The codes, as explained in a recent story in the New York Times, require some subjective evaluation, and are meant to reflect how much care is being delivered. An emergency department patient with a simple case of indigestion would be classified by the hospital as using few resources, and would be reimbursed by Medicare only $50.
But a patient suffering from a presumed heart attack might require oxygen, be placed on a cardiac monitor and be sent for a CT scan. Those are higher, more expensive services that Medicare would reimburse for $323.
Referring to the story in The Times, Goozner describes the situation with HCA, a hospital chain we recently wrote about after an investigation found that it performed unnecessary cardiac procedures that boosted its profit. Apparently that wasn’t enough bottom-line helper.
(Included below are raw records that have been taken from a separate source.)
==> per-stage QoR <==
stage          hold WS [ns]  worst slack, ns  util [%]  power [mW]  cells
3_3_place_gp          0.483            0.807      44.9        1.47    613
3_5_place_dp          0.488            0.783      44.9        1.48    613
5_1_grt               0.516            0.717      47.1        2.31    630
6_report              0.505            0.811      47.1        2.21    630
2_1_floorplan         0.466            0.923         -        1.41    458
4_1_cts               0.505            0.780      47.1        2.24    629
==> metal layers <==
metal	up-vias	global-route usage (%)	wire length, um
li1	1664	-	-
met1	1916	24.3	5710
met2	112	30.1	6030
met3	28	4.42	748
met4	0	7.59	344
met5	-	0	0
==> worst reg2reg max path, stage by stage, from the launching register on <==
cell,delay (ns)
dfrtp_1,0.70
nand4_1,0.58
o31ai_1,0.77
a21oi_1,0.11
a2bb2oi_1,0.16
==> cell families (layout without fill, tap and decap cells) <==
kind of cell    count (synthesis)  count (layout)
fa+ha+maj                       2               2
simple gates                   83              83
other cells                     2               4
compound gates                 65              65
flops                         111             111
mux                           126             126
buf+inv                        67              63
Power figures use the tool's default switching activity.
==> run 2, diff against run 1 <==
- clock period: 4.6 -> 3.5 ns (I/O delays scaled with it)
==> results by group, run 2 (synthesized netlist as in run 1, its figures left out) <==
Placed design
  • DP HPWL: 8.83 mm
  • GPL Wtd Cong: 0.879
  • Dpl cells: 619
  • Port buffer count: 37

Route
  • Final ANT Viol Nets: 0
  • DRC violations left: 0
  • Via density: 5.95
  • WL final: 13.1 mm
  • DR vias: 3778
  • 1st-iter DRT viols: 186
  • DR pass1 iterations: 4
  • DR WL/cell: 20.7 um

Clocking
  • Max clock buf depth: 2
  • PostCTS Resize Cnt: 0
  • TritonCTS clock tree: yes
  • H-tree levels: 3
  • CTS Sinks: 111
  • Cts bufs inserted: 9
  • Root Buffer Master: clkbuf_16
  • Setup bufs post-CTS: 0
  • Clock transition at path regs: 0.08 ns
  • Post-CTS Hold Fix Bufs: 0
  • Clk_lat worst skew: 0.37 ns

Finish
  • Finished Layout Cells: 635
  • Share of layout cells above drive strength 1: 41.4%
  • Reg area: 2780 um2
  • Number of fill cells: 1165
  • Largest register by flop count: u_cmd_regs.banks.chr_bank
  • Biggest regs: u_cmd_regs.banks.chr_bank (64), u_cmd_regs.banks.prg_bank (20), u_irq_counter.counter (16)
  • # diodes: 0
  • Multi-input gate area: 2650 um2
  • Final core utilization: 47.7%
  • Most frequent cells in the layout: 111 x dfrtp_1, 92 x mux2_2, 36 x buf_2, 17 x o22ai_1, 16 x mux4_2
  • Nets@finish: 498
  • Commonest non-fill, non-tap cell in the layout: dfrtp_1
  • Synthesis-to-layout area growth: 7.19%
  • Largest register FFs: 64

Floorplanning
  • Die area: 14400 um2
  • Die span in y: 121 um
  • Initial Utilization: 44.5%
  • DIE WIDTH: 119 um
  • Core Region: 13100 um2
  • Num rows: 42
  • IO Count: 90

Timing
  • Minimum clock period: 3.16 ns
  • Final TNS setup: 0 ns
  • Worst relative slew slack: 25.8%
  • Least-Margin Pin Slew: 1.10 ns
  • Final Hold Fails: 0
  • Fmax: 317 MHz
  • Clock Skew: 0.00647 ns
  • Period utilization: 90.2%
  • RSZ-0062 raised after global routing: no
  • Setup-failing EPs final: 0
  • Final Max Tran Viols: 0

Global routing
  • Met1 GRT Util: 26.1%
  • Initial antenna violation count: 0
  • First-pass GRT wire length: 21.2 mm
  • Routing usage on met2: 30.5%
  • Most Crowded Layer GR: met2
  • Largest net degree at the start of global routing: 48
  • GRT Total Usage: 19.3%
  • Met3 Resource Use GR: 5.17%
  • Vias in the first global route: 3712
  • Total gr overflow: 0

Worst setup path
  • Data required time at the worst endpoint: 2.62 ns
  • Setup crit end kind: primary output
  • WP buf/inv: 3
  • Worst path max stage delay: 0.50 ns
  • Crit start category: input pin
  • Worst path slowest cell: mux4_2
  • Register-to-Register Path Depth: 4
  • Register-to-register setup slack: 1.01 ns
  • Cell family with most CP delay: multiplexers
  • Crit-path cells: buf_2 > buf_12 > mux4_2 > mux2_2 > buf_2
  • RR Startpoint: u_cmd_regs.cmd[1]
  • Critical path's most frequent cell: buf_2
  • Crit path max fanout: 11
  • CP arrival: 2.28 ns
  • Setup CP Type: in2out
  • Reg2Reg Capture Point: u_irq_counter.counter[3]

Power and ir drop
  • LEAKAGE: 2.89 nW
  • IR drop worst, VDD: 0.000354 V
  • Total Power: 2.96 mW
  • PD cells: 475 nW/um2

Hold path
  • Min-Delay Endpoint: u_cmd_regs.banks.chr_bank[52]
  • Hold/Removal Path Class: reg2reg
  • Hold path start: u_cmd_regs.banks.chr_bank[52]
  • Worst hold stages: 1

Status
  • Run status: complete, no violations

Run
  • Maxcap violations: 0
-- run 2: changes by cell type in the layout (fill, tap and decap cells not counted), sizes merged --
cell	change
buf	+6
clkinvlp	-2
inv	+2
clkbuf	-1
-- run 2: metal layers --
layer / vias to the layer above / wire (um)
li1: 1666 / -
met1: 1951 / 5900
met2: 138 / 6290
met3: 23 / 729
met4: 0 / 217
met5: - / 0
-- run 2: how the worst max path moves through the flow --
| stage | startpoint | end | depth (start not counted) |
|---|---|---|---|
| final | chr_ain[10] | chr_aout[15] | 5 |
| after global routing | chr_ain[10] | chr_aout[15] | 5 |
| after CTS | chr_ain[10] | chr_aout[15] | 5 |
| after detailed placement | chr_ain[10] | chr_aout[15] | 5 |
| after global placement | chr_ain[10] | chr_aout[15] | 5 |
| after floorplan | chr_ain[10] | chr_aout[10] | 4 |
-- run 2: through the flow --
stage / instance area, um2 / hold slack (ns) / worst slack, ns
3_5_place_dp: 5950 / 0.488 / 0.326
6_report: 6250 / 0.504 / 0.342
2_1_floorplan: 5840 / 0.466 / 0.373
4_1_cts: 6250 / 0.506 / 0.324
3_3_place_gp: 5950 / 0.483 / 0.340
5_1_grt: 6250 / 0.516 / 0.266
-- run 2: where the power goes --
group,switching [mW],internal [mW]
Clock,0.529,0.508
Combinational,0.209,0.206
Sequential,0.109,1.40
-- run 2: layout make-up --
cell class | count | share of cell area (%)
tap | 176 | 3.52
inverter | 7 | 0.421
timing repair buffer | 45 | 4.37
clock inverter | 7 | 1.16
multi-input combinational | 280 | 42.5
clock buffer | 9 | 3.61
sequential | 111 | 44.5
As Goozner notes, “In 2008, [HCA] introduced a new coding and billing system that over … two years … tripled the share of emergency room visits that received the two highest reimbursement rates paid by Medicare.”
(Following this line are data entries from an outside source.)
==> src/sdramPkg.sv <==
package sdramPkg;

	// ====================
	// command pins, packed as {cs, ras, cas, we}
	typedef enum logic [3:0] {
		cmdInhibit   = 4'b1111, // cs high, device deselected
		cmdNop       = 4'b0111, // selected, no operation
		cmdActive    = 4'b0011, // open a row in one bank
		cmdRead      = 4'b0101, // column read, burst start
		cmdWrite     = 4'b0100, // column write, burst start
		cmdPrecharge = 4'b0010, // close row, a10 high means all banks
		cmdAutoRef   = 4'b0001, // cbr refresh
		cmdLoadMode  = 4'b0000  // mode register from addr
	} sdramCmd_t;

	// everything one engine drives onto the pins, data excluded
	typedef struct packed {
		sdramCmd_t   cmd;
		logic [1:0]  ba;   // bank select
		logic [12:0] addr; // row on activate, column on rd/wr
	} sdramBus_t;

	// ====================
	// user side types
	typedef logic [15:0] sysAddr_t;   // [14:13] bank, [12:0] row, bit 15 spare
	typedef logic [31:0] data_t;      // one dq word
	typedef logic [12:0] fifoLevel_t; // fill count of the external FIFOs

	// row span of one transfer
	typedef struct packed {
		sysAddr_t first; // first row moved
		sysAddr_t last;  // end row, not moved
	} addrRange_t;

	// ====================
	// device constants
	// mode word:
	//   [2:0] 111 full page burst
	//   [3]   0 sequential
	//   [6:4] 011 cas latency 3
	//   [9]   0 burst applies to writes too
	localparam logic [12:0] ModeRegValue = 13'h037;

	localparam int unsigned CasLatency       = 3;  // must match ModeRegValue[6:4]
	localparam int unsigned PostRowRefreshes = 3;  // refreshes after every row
	localparam int unsigned RefreshGap       = 11; // idle cycles after refresh or precharge

	// bus value while nothing is selected
	localparam sdramBus_t InhibitBus = '{cmd: cmdInhibit, ba: 2'b00, addr: 13'd0};

endpackage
“In other words, almost overnight, people visiting its emergency rooms got a lot sicker.”
Except, of course, they didn’t. They only seemed sicker on paper thanks to upcoding. And it isn’t the first time HCA has indulged in that unsavory practice—in 2000, the company paid $840 million to settle fraud claims for allegedly overcharging Medicare for upcoding pneumonia patients.
Goozner says that HCA is hardly alone; during the two years tracked by The Times, the percentage of emergency room patients receiving Medicare’s top two billing codes jumped from 58 percent to 74 percent.
It appears to be typical in the U.S. “The system,” Goozner says, “creates a powerful incentive for providers, especially those that operate as for-profit businesses, to shift patients into those sicker categories.” It’s a perversity of the fee-for-service model that’s undermining the ability to control health-care costs in the U.S.
The “diagnostic related group” (DRG) system for reimbursement was introduced more than 30 years ago. Between 1989 and 1996, according to a Dartmouth University study, the share of pneumonia and respiratory infections assigned the most serious DRGs increased 10 percentage points at nonprofit hospitals and 23 percentage points at for-profit hospitals.
In 2010, a Health and Human Services (HHS) report concluded that elderly patients requiring extensive rehabilitation therapy in skilled nursing facilities increased from 17 to 28 percent of that population between 2006 and 2008. But the age and diagnoses of the patients when they were admitted to the facilities hadn’t changed. That’s upcoding.
And according to the HHS study, for-profit nursing facilities were far more likely to recommend more extensive services. Thirty-two percent of patients at those facilities were given “ultra high therapy,” compared with 18 percent at nonprofits and 13 percent at government-owned skilled nursing facilities.
Medicare Advantage is the federal Medicare program that provides coverage via the private insurance market. As Goozner writes, “When President George W. Bush in 2003 announced that payments for beneficiaries in Medicare Advantage plans would be adjusted to reflect their medical conditions, the reported health status of those in the plans declined sharply over the next 12 months.”
And the “risk scores” for people in Medicare Advantage plans rose much faster over the next two years than people covered by more traditional Medicare.
As long as the predominant health-care business model is “the sicker they are, the richer we get,” the system will be gamed and costs will rise.